> _Work instructions_
Give the entries again, exactly as written.

Collected data entries:
* * *

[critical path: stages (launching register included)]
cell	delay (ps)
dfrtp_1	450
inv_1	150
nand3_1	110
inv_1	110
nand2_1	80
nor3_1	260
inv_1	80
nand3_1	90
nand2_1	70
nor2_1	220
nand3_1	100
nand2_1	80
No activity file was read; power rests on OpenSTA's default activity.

* * *

> _Your response_
[critical path: stages (launching register included)]
cell	delay (ps)
dfrtp_1	450
inv_1	150
nand3_1	110
inv_1	110
nand2_1	80
nor3_1	260
inv_1	80
nand3_1	90
nand2_1	70
nor2_1	220
nand3_1	100
nand2_1	80
No activity file was read; power rests on OpenSTA's default activity.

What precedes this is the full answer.